ご閲覧、評価、ブックマークありがとうございます。

 数日間焦げ跡を拠点に周囲を探ってみても、ククシナさんに関する情報は得られなかった。雨は本降りになったり小降りになったりを繰り返してたけど、ようやく上がったのをきっかけに次の場所に移る為の準備を始める。


「とりあえず、ククシナと次の拠点になる場所を探しながら川沿いを登っていく、でいいかい?」


 広げた地図の上でとぐろを巻いてるそのさんが言えば、レアリアンドさん達はみんなで頷いた。


「あの、川が大きくうねってるところがあるでしょう? そこから少し森に入ったところに大岩があるはずです。そこなら安全だと思うんで、次の拠点はそこにしましょう」


 地図上の川を指でなぞりながら言えば、そのさんが目を丸くした。


「なんで知ってるんだい?」

「今朝、そのさん達がまだ寝てる時に起きてしまって、ちょっと周囲を探ってみたんです。昨日よりも範囲を広げてみたらよさげな場所があったんで、地図で確認しときました」


 実際に行ってみないことにはわからないけど、なんとなくここは安全な気がする。でも宛が外れるかもしれないから、他の場所も候補で上げとかないとね。


「あんた、そんなことしてたのかい? 気づかなかったよ」

「俺も全然気づかなかった。なーニャオ、今度その周りを探るってやつ、俺にも教えてよ。それができれば狩りたい魔物が近くにいるかわかるんだろ?」

「まうー!」

「ほら、キヨちゃんも知りたいってさ」


 そうは言われてもねぇ……。


「私もそのさんにやり方を教わったけぇなぁ。そのさん、この仔らに教えてもらってもいいですか?」

「そりゃ構わないけど、無理だと思うよ? あれには合う合わないがあるからねぇ。はっきり言って、この仔らは合わない仔らだ。おチビ達の中であれが使えるのは、あたしが見る限りはシキとランリとミオリだね」


 ほうほう、あの3人か。じゃあ帰ったら練習させといた方がいいかもね。いざって時はいつ来るかわからないからね。


「俺もやる! 俺にも教えてよ!」

「わかったわかった、そう吠えるんじゃないよ。まあ頑張って習得した奴らもいるにはいるからね。でもできなかったからってむくれるんじゃないよ?」

「わかってるって」

「まーう!」

「はいはい、あんたもだね」


 若いっていいね。うん、満足するまでやればいいさ。例えものにできなかったとしても、その経験は得難いものだよ。


『○◎、△?』

『✕、▽✕✕◎』


 グランディオさんとノザリエさんが地図を指差しながら何か話してる。そこ何? なんか黒く塗り潰されてるけど。


「そのさん、地図の黒いところはなんですか?」

「わかんないよ。ミクマリノカミ様は教えてくれなかったのかい?」

「はい、地図を描いてくださいってお願いしただけだったんで……。この距離だと歩いて行ったら2週間はかかりそうですね」

「休憩なしで、だろう?」


 そうなんだよねぇ。結構距離がある。テントを張る場所を探しながら、警戒しながらだったらもっとかかるよね。


「漣華さんに連れてってもらうのは駄目ですかね? 結界の中でもユニークスキル使えるんでしょう?」

「確かに使えるが、避けた方がいいね。禁足地から出る分には問題ないけど、禁足地の中を移動するのは魔力が暴発する恐れがあるよ」


 え゛、暴発?


「なんで暴発?」

「まずここがククシナの魔力が渦巻く結界内だってことと、この禁足地に閉じ込められてる魔物達の魔力が高濃度で充満してるってのがある。
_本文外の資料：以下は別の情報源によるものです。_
==> src/rtl/core/lamp_delay_fade_ramp_top_assert.svh <==
// assertion macros for the lamp fade ramp block
`ifndef LAMP_DELAY_FADE_RAMP_TOP_ASSERT_SVH
`define LAMP_DELAY_FADE_RAMP_TOP_ASSERT_SVH

// same-cycle implication, checked on the block clock outside reset
`define LDFR_ASSERT_IMPL(lbl, ante, cons, msg) \
  lbl: assert property (@(posedge clk_i) disable iff (!rst_ni) (ante) |-> (cons)) \
    else $error(msg);

// next-cycle implication, checked on the block clock outside reset
`define LDFR_ASSERT_NEXT(lbl, ante, cons, msg) \
  lbl: assert property (@(posedge clk_i) disable iff (!rst_ni) (ante) |=> (cons)) \
    else $error(msg);

`endif

==> src/rtl/core/ldfr_pkg.sv <==
// shared types and constants of the lamp fade ramp block
package ldfr_pkg;

  localparam int unsigned TimerW   = 16;
  localparam int unsigned TickW    = 8;
  localparam int unsigned DutyW    = 7;
  localparam int unsigned CfgIdxW  = 2;
  // 100 * 0xFFFF fits in 23 bits
  localparam int unsigned NumW     = 23;
  localparam int unsigned DivSteps = 8;
  localparam int unsigned DivCntW  = 3;

  localparam logic [TimerW-1:0] TimerMax = 16'hFFFF;
  localparam logic [DutyW-1:0]  FullDuty = 7'd100;

  // configuration register indexes
  localparam logic [CfgIdxW-1:0] RegOnDelay  = 2'd0;
  localparam logic [CfgIdxW-1:0] RegOffDelay = 2'd1;
  localparam logic [CfgIdxW-1:0] RegOnRamp   = 2'd2;
  localparam logic [CfgIdxW-1:0] RegOffRamp  = 2'd3;

  typedef enum logic [1:0] {
    StIdle,
    StPrep,
    StDiv,
    StFin
  } state_e;

endpackage

==> src/rtl/core/ldfr_if.sv <==
// valid/ready channels for tick items and ramp results
interface ldfr_tick_if;
  logic                                 valid;
  logic                                 ready;
  logic                                 request_on;
  logic [ldfr_pkg::TickW-1:0]           tick_ms;

  modport source (output valid, output request_on, output tick_ms, input ready);
  modport sink   (input valid, input request_on, input tick_ms, output ready);
endinterface

interface ldfr_res_if;
  logic                                 valid;
  logic                                 ready;
  logic                                 lamp_active;
  logic [ldfr_pkg::DutyW-1:0]           duty_percent;

  modport source (output valid, output lamp_active, output duty_percent, input ready);
  modport sink   (input valid, input lamp_active, input duty_percent, output ready);
endinterface

==> src/rtl/core/lamp_delay_fade_ramp_top.sv <==
// delayed fade-in / fade-out ramp for one lamp channel
//
//  channel   dir  payload                      transfer when
//  tick_i    in   request_on, tick_ms          valid & ready
//  res_o     out  lamp_active, duty_percent    valid & ready
//  cfg       in   cfg_we_i, cfg_idx_i, cfg_data_i   cfg_we_i high
//
// an item that needs the percent ratio goes from transfer in to result through
// the accept state, the timer update state, the steps of the bit-serial
// restoring divider and the load of the result register; an item without
// a ratio skips the divider.
// reset is asynchronous active low and clears timers, flags and duty.
// a new tick is taken while a finished result waits on res_o; the block
// stalls in its last cycle only until the result register is free.
module lamp_delay_fade_ramp_top (
  input  logic                                clk_i,
  input  logic                                rst_ni,
  ldfr_tick_if.sink                           tick_i,
  ldfr_res_if.source                          res_o,
  input  logic                                cfg_we_i,
  input  logic [ldfr_pkg::CfgIdxW-1:0]        cfg_idx_i,
  input  logic [ldfr_pkg::TimerW-1:0]         cfg_data_i
);

  // configuration registers
  logic [ldfr_pkg::TimerW-1:0] on_delay_q, off_delay_q, on_ramp_q, off_ramp_q;

  // channel state
  logic [ldfr_pkg::TimerW-1:0] since_q, since_d;
  logic [ldfr_pkg::TimerW-1:0] ramp_q, ramp_d;
  logic                        last_req_q, last_req_d;
  logic                        active_q, active_d;
  logic [ldfr_pkg::DutyW-1:0]  duty_q, duty_d;

  // captured tick
  logic                        req_q;
  logic [ldfr_pkg::TickW-1:0]  dt_q;

  // divider
  logic [ldfr_pkg::NumW-1:0]    rem_q, rem_d;
  logic [ldfr_pkg::NumW-1:0]    dsh_q, dsh_d;
  logic [ldfr_pkg::DutyW-1:0]   quo_q, quo_d;
  logic                         over_q, over_d;
  logic [ldfr_pkg::DivCntW-1:0] cnt_q, cnt_d;
  logic                         div_q, div_d;
  logic                         div_on_q, div_on_d;

  // result register
  logic                        out_valid_q, out_valid_d;
  logic                        out_active_q, out_active_d;
  logic [ldfr_pkg::DutyW-1:0]  out_duty_q, out_duty_d;

  ldfr_pkg::state_e state_q, state_d;

  logic                        in_xfer;
  logic                        out_free;
  logic [ldfr_pkg::TimerW:0]   since_sum;
  logic [ldfr_pkg::TimerW-1:0] since_sat;
  logic                        changed;
  logic [ldfr_pkg::TimerW-1:0] since_new;
  logic [ldfr_pkg::TimerW-1:0] ramp_base;
  logic [ldfr_pkg::TimerW:0]   ramp_sum;
  logic [ldfr_pkg::TimerW-1:0] ramp_sat;
  logic [ldfr_pkg::NumW-1:0]   ramp_x100;
  logic                        div_ge;
  logic [ldfr_pkg::DutyW-1:0]  div_duty;

  assign in_xfer  = tick_i.valid && tick_i.ready;
  assign out_free = !out_valid_q || res_o.ready;

  // configuration writes
  always_ff @(posedge clk_i or negedge rst_ni) begin
    if (!rst_ni) begin
      on_delay_q  <= '0;
      off_delay_q <= '0;
      on_ramp_q   <= '0;
      off_ramp_q  <= '0;
    end else if (cfg_we_i) begin
      unique case (cfg_idx_i)
        ldfr_pkg::RegOnDelay:  on_delay_q  <= cfg_data_i;
        ldfr_pkg::RegOffDelay: off_delay_q <= cfg_data_i;
        ldfr_pkg::RegOnRamp:   on_ramp_q   <= cfg_data_i;
        ldfr_pkg::RegOffRamp:  off_ramp_q  <= cfg_data_i;
        default: ;
      endcase
    end
  end

  // tick capture
  always_ff @(posedge clk_i) begin
    if (in_xfer) begin
      req_q <= tick_i.request_on;
      dt_q  <= tick_i.tick_ms;
    end
  end

  // timer arithmetic for the update cycle
  assign since_sum = {1'b0, since_q} + {{(ldfr_pkg::TimerW+1-ldfr_pkg::TickW){1'b0}}, dt_q};
  assign since_sat = since_sum[ldfr_pkg::TimerW] ? ldfr_pkg::TimerMax
                                                 : since_sum[ldfr_pkg::TimerW-1:0];
  assign changed   = req_q != last_req_q;
  assign since_new = changed ? '0 : since_sat;
  assign ramp_base = changed ? '0 : ramp_q;
  assign ramp_sum  = {1'b0, ramp_base} + {{(ldfr_pkg::TimerW+1-ldfr_pkg::TickW){1'b0}}, dt_q};
  assign ramp_sat  = ramp_sum[ldfr_pkg::TimerW] ? ldfr_pkg::TimerMax
                                                : ramp_sum[ldfr_pkg::TimerW-1:0];
  // 100 = 64 + 32 + 4
  assign ramp_x100 = {1'b0, ramp_sat, 6'b0} + {2'b0, ramp_sat, 5'b0}
                   + {5'b0, ramp_sat, 2'b0};

  // divider step compare and final duty from the quotient
  assign div_ge = rem_q >= dsh_q;
  always_comb begin
    if (div_on_q) begin
      div_duty = (over_q || (quo_q > ldfr_pkg::FullDuty)) ? ldfr_pkg::FullDuty : quo_q;
    end else begin
      div_duty = (over_q || (quo_q >= ldfr_pkg::FullDuty)) ? '0
                                                            : ldfr_pkg::FullDuty - quo_q;
    end
  end

  // next state
  always_comb begin
    state_d = state_q;
    unique case (state_q)
      ldfr_pkg::StIdle: if (in_xfer) state_d = ldfr_pkg::StPrep;
      ldfr_pkg::StPrep: state_d = div_d ? ldfr_pkg::StDiv : ldfr_pkg::StFin;
      ldfr_pkg::StDiv:  if (cnt_q == ldfr_pkg::DivCntW'(ldfr_pkg::DivSteps - 1)) begin
        state_d = ldfr_pkg::StFin;
      end
      ldfr_pkg::StFin:  if (out_free) state_d = ldfr_pkg::StIdle;
      default:          state_d = ldfr_pkg::StIdle;
    endcase
  end

  // datapath and handshake outputs
  always_comb begin
    tick_i.ready = state_q == ldfr_pkg::StIdle;
    since_d      = since_q;
    ramp_d       = ramp_q;
    last_req_d   = last_req_q;
    active_d     = active_q;
    duty_d       = duty_q;
    rem_d        = rem_q;
    dsh_d        = dsh_q;
    quo_d        = quo_q;
    over_d       = over_q;
    cnt_d        = cnt_q;
    div_d        = div_q;
    div_on_d     = div_on_q;
    out_valid_d  = out_valid_q && !res_o.ready;
    out_active_d = out_active_q;
    out_duty_d   = out_duty_q;
    unique case (state_q)
      ldfr_pkg::StPrep: begin
        since_d    = since_new;
        ramp_d     = ramp_base;
        last_req_d = req_q;
        div_d      = 1'b0;
        div_on_d   = req_q;
        cnt_d      = '0;
        over_d     = 1'b0;
        quo_d      = '0;
        rem_d      = ramp_x100;
        if (req_q) begin
          if (since_new >= on_delay_q) begin
            active_d = 1'b1;
            if (ramp_base < on_ramp_q) begin
              ramp_d = ramp_sat;
              div_d  = 1'b1;
              dsh_d  = {on_ramp_q, 7'b0};
            end else begin
              duty_d = ldfr_pkg::FullDuty;
            end
          end
        end else if (since_new >= off_delay_q) begin
          if (ramp_base < off_ramp_q) begin
            ramp_d = ramp_sat;
            div_d  = 1'b1;
            dsh_d  = {off_ramp_q, 7'b0};
          end else begin
            active_d = 1'b0;
          end
        end
      end
      ldfr_pkg::StDiv: begin
        // first step only checks for a quotient of 128 or more
        if (cnt_q == '0) begin
          over_d = div_ge;
        end else begin
          if (div_ge) rem_d = rem_q - dsh_q;
          quo_d = {quo_q[ldfr_pkg::DutyW-2:0], div_ge};
        end
        dsh_d = dsh_q >> 1;
        cnt_d = cnt_q + 1'b1;
      end
      ldfr_pkg::StFin: begin
        if (out_free) begin
          if (div_q) duty_d = div_duty;
          out_valid_d  = 1'b1;
          out_active_d = active_q;
          out_duty_d   = div_q ? div_duty : duty_q;
        end
      end
      default: ;
    endcase
  end

  // control and state registers
  always_ff @(posedge clk_i or negedge rst_ni) begin
    if (!rst_ni) begin
      state_q     <= ldfr_pkg::StIdle;
      since_q     <= '0;
      ramp_q      <= '0;
      last_req_q  <= 1'b0;
      active_q    <= 1'b0;
      duty_q      <= '0;
      out_valid_q <= 1'b0;
      cnt_q       <= '0;
      div_q       <= 1'b0;
      div_on_q    <= 1'b0;
    end else begin
      state_q     <= state_d;
      since_q     <= since_d;
      ramp_q      <= ramp_d;
      last_req_q  <= last_req_d;
      active_q    <= active_d;
      duty_q      <= duty_d;
      out_valid_q <= out_valid_d;
      cnt_q       <= cnt_d;
      div_q       <= div_d;
      div_on_q    <= div_on_d;
    end
  end

  // divider and result payload
  always_ff @(posedge clk_i) begin
    rem_q        <= rem_d;
    dsh_q        <= dsh_d;
    quo_q        <= quo_d;
    over_q       <= over_d;
    out_active_q <= out_active_d;
    out_duty_q   <= out_duty_d;
  end

  assign res_o.valid        = out_valid_q;
  assign res_o.lamp_active  = out_active_q;
  assign res_o.duty_percent = out_duty_q;

`include "lamp_delay_fade_ramp_top_assert.svh"

  `LDFR_ASSERT_IMPL(a_duty_range, out_valid_q, out_duty_q <= ldfr_pkg::FullDuty, "duty above full")
  `LDFR_ASSERT_NEXT(a_accept_prep, in_xfer, state_q == ldfr_pkg::StPrep, "tick not processed")
  `LDFR_ASSERT_IMPL(a_div_nonzero, state_q == ldfr_pkg::StDiv && cnt_q == '0, dsh_q != '0, "zero divisor")
  `LDFR_ASSERT_NEXT(a_fin_load, state_q == ldfr_pkg::StFin && !out_valid_q, out_valid_q, "result lost")

endmodule
==> src/flat_wrapper.sv <==
// flat-port wrapper written by rule: the top's interface ports become plain ports
module lamp_delay_fade_ramp_top_flat 
  (clk_i, rst_ni, cfg_we_i, cfg_idx_i, cfg_data_i, tick_i_valid, tick_i_request_on, tick_i_tick_ms, tick_i_ready, res_o_valid, res_o_lamp_active, res_o_duty_percent, res_o_ready);
  ldfr_tick_if tick_i_i ();
  ldfr_res_if res_o_i ();
  input  logic clk_i;
  input  logic rst_ni;
  input  logic cfg_we_i;
  input  logic [ldfr_pkg::CfgIdxW-1:0] cfg_idx_i;
  input  logic [ldfr_pkg::TimerW-1:0] cfg_data_i;
  input wire logic [$bits(tick_i_i.valid)-1:0] tick_i_valid;
  input wire logic [$bits(tick_i_i.request_on)-1:0] tick_i_request_on;
  input wire logic [$bits(tick_i_i.tick_ms)-1:0] tick_i_tick_ms;
  output wire logic [$bits(tick_i_i.ready)-1:0] tick_i_ready;
  output wire logic [$bits(res_o_i.valid)-1:0] res_o_valid;
  output wire logic [$bits(res_o_i.lamp_active)-1:0] res_o_lamp_active;
  output wire logic [$bits(res_o_i.duty_percent)-1:0] res_o_duty_percent;
  input wire logic [$bits(res_o_i.ready)-1:0] res_o_ready;
  assign tick_i_i.valid = tick_i_valid;
  assign tick_i_i.request_on = tick_i_request_on;
  assign tick_i_i.tick_ms = tick_i_tick_ms;
  assign tick_i_ready = tick_i_i.ready;
  assign res_o_valid = res_o_i.valid;
  assign res_o_lamp_active = res_o_i.lamp_active;
  assign res_o_duty_percent = res_o_i.duty_percent;
  assign res_o_i.ready = res_o_ready;
  lamp_delay_fade_ramp_top u_core (.clk_i(clk_i), .rst_ni(rst_ni), .tick_i(tick_i_i), .res_o(res_o_i), .cfg_we_i(cfg_we_i), .cfg_idx_i(cfg_idx_i), .cfg_data_i(cfg_data_i));
endmodule
==> config.mk <==
export PLATFORM = sky130hd
export DESIGN_NAME = lamp_delay_fade_ramp_top_flat
export DESIGN_NICKNAME = d
export VERILOG_FILES = /design/src/rtl/core/ldfr_pkg.sv /design/src/rtl/core/ldfr_if.sv /design/src/rtl/core/lamp_delay_fade_ramp_top.sv /design/src/flat_wrapper.sv
export VERILOG_INCLUDE_DIRS = /design/src /design/src/rtl/core
export SDC_FILE = /design/constraint.sdc
export NUM_CORES = 1
export LEC_CHECK = 0
export BUFFER_PORTS_ARGS = -buffer_cell sky130_fd_sc_hd__buf_2
export CORE_UTILIZATION = 43
export CTS_CLUSTER_DIAMETER = 40
export CTS_CLUSTER_SIZE = 12
export DETAILED_ROUTE_END_ITERATION = 12
export REMOVE_ABC_BUFFERS = 1
export SYNTH_ARGS = -nofsm -noshare
export SYNTH_HDL_FRONTEND = slang
export SYNTH_SLANG_ARGS = --single-unit
==> constraint.sdc <==
create_clock -name clk_i -period 5.99 [get_ports clk_i]
set_input_delay 1.198 -clock clk_i [delete_from_list [all_inputs] [get_ports clk_i]]
set_output_delay 1.198 -clock clk_i [all_outputs]
set_load 0.01 [all_outputs]
==> flow_metrics.tcl <==
set metrics [dict create \
    fin_crit_sh_pct 93.7 \
    synth_edf_count 71 \
    start_kind "flop" \
    max-slew-margin-rel_pct 37.3 \
    yosysWarnings 0 \
    placed_cell_area_um2 13200 \
    power.total_mw 6.68 \
    clock_latency_ps 440 \
    drive_gt1_share_pct 14.7 \
    root_buffer "clkbuf_16" \
    synth_flop_cell "dfrtp_1" \
    die_area_um2 29700 \
    drt_first_iter_violations 445 \
    die_h_um 172 \
    cts_made_buffers 17 \
    powerDensity_nw_per_um2 485 \
    yosys-top-cells-area "dfrtp_1 22%, edfxtp_1 17%, ha_1 13%" \
    async_flop_share_pct 61.2 \
    max_freq_mhz 178 \
    layout_min_cycle_time_ps 5610 \
    grt_pass1_wl_mm 46.3 \
    final_cells 1699 \
    gp_congestion 0.870 \
    first_pass_iters 4 \
    io_buffers 41 \
    final-setup-viol-count 0 \
    htree_levels 4 \
    critPathMaxStageDelay_ps 550 \
    crit_start "u_core.req_q" \
    stdcell_area_um2 13800 \
    hold_class "flop to flop" \
    maxSlewViolCount 0 \
    crit_fanout 14 \
    power_frac_seq_pct 31.4 \
    io_pins 42 \
    dp.cells 1666 \
    syn_inst 1256 \
    grt_max_degree 65 \
    regToRegStartpoint "u_core.req_q" \
    clock_skew_ps 16.5 \
    place_ws_ps 14.5 \
    clkPwrFrac_pct 16.4 \
    antenna_found_initial 1 \
    via_per_inst 5.34 \
    rows 62 \
    clock-sinks 183 \
    nets 1479 \
    rsz0062_at_grt "false" \
    synth_top_cell_by_area "dfrtp_1" \
    antennaDiodeCount 0 \
    areaGrowthSynthToFinish_pct 10.3 \
    clockBufferDepth 2 \
    hold_buffers 0 \
    grt_overflow 0 \
    critical_path_arrival_ps 5790 \
    cts_tree "built" \
    clk_pin_slew_worst_paths_ps 70 \
    critPathSlowestCell "fa_1" \
    pwr-share-comb_pct 52.2 \
    grtUsageTotal_pct 20.1 \
    post-route-util_pct 48.1 \
    routedWlPerCell_um 16.5 \
    drv_cap 0 \
    max-vdd-ir-drop_mv 0.198 \
    crit_family "compound AO/OA/AOI/OAI gates" \
    cp_cell_sequence "xnor2_2 -> and2_1 -> ha_1 -> fa_1 -> a21o_1 -> a21oi_1 -> o21ai_2 -> o311ai_4 -> nor3_4 -> nor2_1 -> inv_1 -> fa_1 -> fa_1 -> a211oi_2 -> o21ai_1 -> a41oi_2 -> a21oi_1 -> a21o_1 -> a21oi_1 -> xnor2_1 -> mux2i_1" \
    core_um2 28600 \
    remaining_drc_errors 0 \
    hold_path_startpoint "u_core.duty_q[2]" \
    worst_pin_slew_ps 938 \
    hpwl_mm 21.4 \
    ys_types 72 \
    start_util_pct 43.6 \
    final_hold_viol_count 0 \
    synth.top_cell.area_share_pct 22.4 \
    wirelength_mm 28.1 \
    synth-seq-area-share_pct 39.5 \
    grt_pass1_vias 9057 \
    cp.required_ps 6160 \
    switchingPower_mw 2.86 \
    ys_ff_latch 183 \
    p_leak_nw 6.45 \
    synth_area_um2 12500 \
    dr_total_vias 9072 \
    crit_buf_inv 1 \
    p_int_mw 3.81 \
    switching_share_pct 42.9 \
    status "completed" \
    setup_ws_ps 375 \
    cp-end-kind "flop" \
    ant_nets 0 \
    die_w_um 172 \
    path_class "flop to flop" \
    syn_avg_cell_area_um2 9.94 \
]
==> logic make-up (layout without fill, tap and decap cells) <==
group | after synthesis | in the layout | synth area share (%)
compound gates | 328 | 328 | 17.4
xor+xnor | 50 | 50 | 3.57
fa+ha+maj | 145 | 145 | 15.5
buf+inv | 174 | 233 | 5.38
flops | 183 | 183 | 39.5
mux | 82 | 82 | 7.19
simple gates | 294 | 294 | 11.4
==> state kept, by name (all words and copies together) (netlist names), 3 cells and up <==
signal and cells:
u_core.dsh_q 23, u_core.rem_q 23, u_core.off_delay_q 16, u_core.off_ramp_q 16
u_core.on_delay_q 16, u_core.on_ramp_q 16, u_core.ramp_q 16, u_core.since_q 16
u_core.dt_q 8, u_core.duty_q 7, u_core.quo_q 7, u_core.res_o.duty_percent 7
u_core.cnt_q 3
==> worst paths after layout <==
check,cells after the start,slack [ps],endpoint
worst max register to register,21,380,u_core.rem_q[20]
worst min-delay path,1,490,u_core.duty_q[2]
worst min register to register,1,490,u_core.duty_q[2]
max in group asynchronous,2,3910,u_core.on_ramp_q[10]
min in group asynchronous,1,860,u_core.duty_q[6]
worst max-delay path,21,380,u_core.rem_q[20]
==> per-layer routing <==
layer  vias up  wire length [um]  global-route usage [%]
met1      4356             13700                    27.3
met2        89             13300                    33.3
met5         -                 0                       0
li1       4587                 -                       -
met3        40               513                    2.45
met4         0               620                    6.66
==> synth_stat cells (3+ instances only) <==
library cell,instances
edfxtp_1,71
o21ai_1,5
mux2_2,61
nand2b_1,11
o2111ai_1,4
clkbuf_1,26
o21a_1,16
o21bai_1,5
mux2i_1,21
a21o_1,30
or2_2,6
nor4_1,3
a211oi_1,10
o21ai_0,83
ha_1,129
o2bb2ai_1,6
o211ai_1,8
nor3b_1,3
nor2_1,70
or3_1,5
a22o_1,4
a21oi_1,90
o22a_1,5
a31oi_1,14
a211o_1,3
o31ai_1,6
buf_2,3
o2bb2ai_2,10
inv_1,139
nand3_1,20
dfrtp_1,112
nor2b_1,9
and2_1,23
nor3_1,31
nand3b_1,3
nand4_1,12
fa_1,16
a31o_2,8
xor2_1,18
nand2_1,81
and3_1,8
xnor2_1,31
==> final cells by class <==
class,instances,area [um2]
clock buffer,18,429
multi-input combinational,899,6930
timing repair buffer,61,358
tap,384,480
clock inverter,14,116
sequential,183,4930
inverter,140,526
fill,2631,14800
==> worst register-to-register path: stages (launching register included) <==
cell	delay (ps)
edfxtp_1	430
xnor2_2	180
and2_1	190
ha_1	210
fa_1	400
a21o_1	180
a21oi_1	260
o21ai_2	160
o311ai_4	330
nor3_4	150
nor2_1	260
inv_1	150
fa_1	550
fa_1	510
a211oi_2	310
o21ai_1	150
a41oi_2	190
a21oi_1	120
a21o_1	190
a21oi_1	210
xnor2_1	150
mux2i_1	80
==> through the flow <==
| step | setup TNS (ps) | hold WS, ps |
|---|---|---|
| 2_1_floorplan | -721 | 448 |
| 3_5_place_dp | 0 | 472 |
| 3_3_place_gp | 0 | 469 |
| 4_1_cts | 0 | 490 |
| 6_report | 0 | 491 |
| 5_1_grt | 0 | 512 |
==> power by group through the flow <==
| stage | clock (mW) | sequential, mW | combinational, mW |
|---|---|---|---|
| floorplan | 0 | 2.08 | 2.54 |
| global placement | 0 | 2.11 | 3.41 |
| detailed placement | 0 | 2.12 | 3.46 |
| CTS | 1.12 | 2.09 | 3.48 |
| global route | 1.17 | 2.15 | 3.94 |
| finish | 1.10 | 2.09 | 3.49 |
==> repair_timing <==
action / in CTS / in global routing
resized for setup: 1 / 6
buffers inserted: 0 / 1
pin swaps: 0 / 3
endpoints found under the setup margin: 1 / 3
==> cells in the final DEF (no fill, tap or decap), types with 23 or more instances in the layout <==
cell type / n
xnor2_1: 31
nand2_1: 81
a21oi_1: 90
dfrtp_1: 112
o21ai_0: 82
mux2_2: 61
edfxtp_1: 71
nor2_1: 70
nor3_1: 31
and2_1: 23
a21o_1: 30
buf_2: 40
inv_1: 139
ha_1: 128
No activity file was read; power rests on OpenSTA's default activity.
レンゲが禁足地から外に出る穴を開ければ魔力は外に流れ出るだろうけど、中から中の移動ならただでさえ濃い魔力の渦に他のエリアの魔力を注ぐことになる。そうなりゃボンッ! だよ」


 なるほど、炭酸飲料に例の白いモノを入れるようなもんだね。何とは言わないけど。


「じゃあ、漣華さんの背中に乗せてもらうのは? 空を飛ぶ分には暴発も何もないでしょう?」

「暴発はせんが、魔物共から集中的に狙われるぞ?」


 あ、漣華さんおかえりなさい。見回りありがとうございます。


「妾のような体躯の者が空を飛べば目立つのは当然。攻撃を仕かけてくる馬鹿者も多い。そなた、そんな妾の背に乗るか?」

「やめときまーす」


 自殺行為だわそんなの。時間がかかっても陸路を行くね。


「なあレンゲ、この黒いところを見に行ってくれるかい? あたしらが行く価値がある場所か調べておくれよ」

「とうに行っておるわ。じゃが何もなかった」

「なかっただって?」


 予想外。地図に描かれてる範囲を見るに、結構大きいと思うんだけど。


「飛びながら見た限り、ここいらと変わらぬ森じゃった。ミクマリノカミが何を示したのかさっぱりじゃ」

「でもまあ、これだけ目立つ描き方してるなら行ってみた方がいいですよね」


 わざわざ黒塗りしてるんだから、何もないってことはないでしょ。


「他に行く宛もないし、とりあえずこの黒い部分を目的地にして移動ってことでいいですか?」

「俺は大丈夫!」

「まうー!」

「あたしも構わないよ。あんた達、この黒いところを目指して進むから、ちゃんとついてくるんだよ?」

『◎○!』

『◎○!』

『◎◯!』

『◎○♪』


 よし、当面の目標はこれで決まり。さっさとテントを片づけて進みましょう。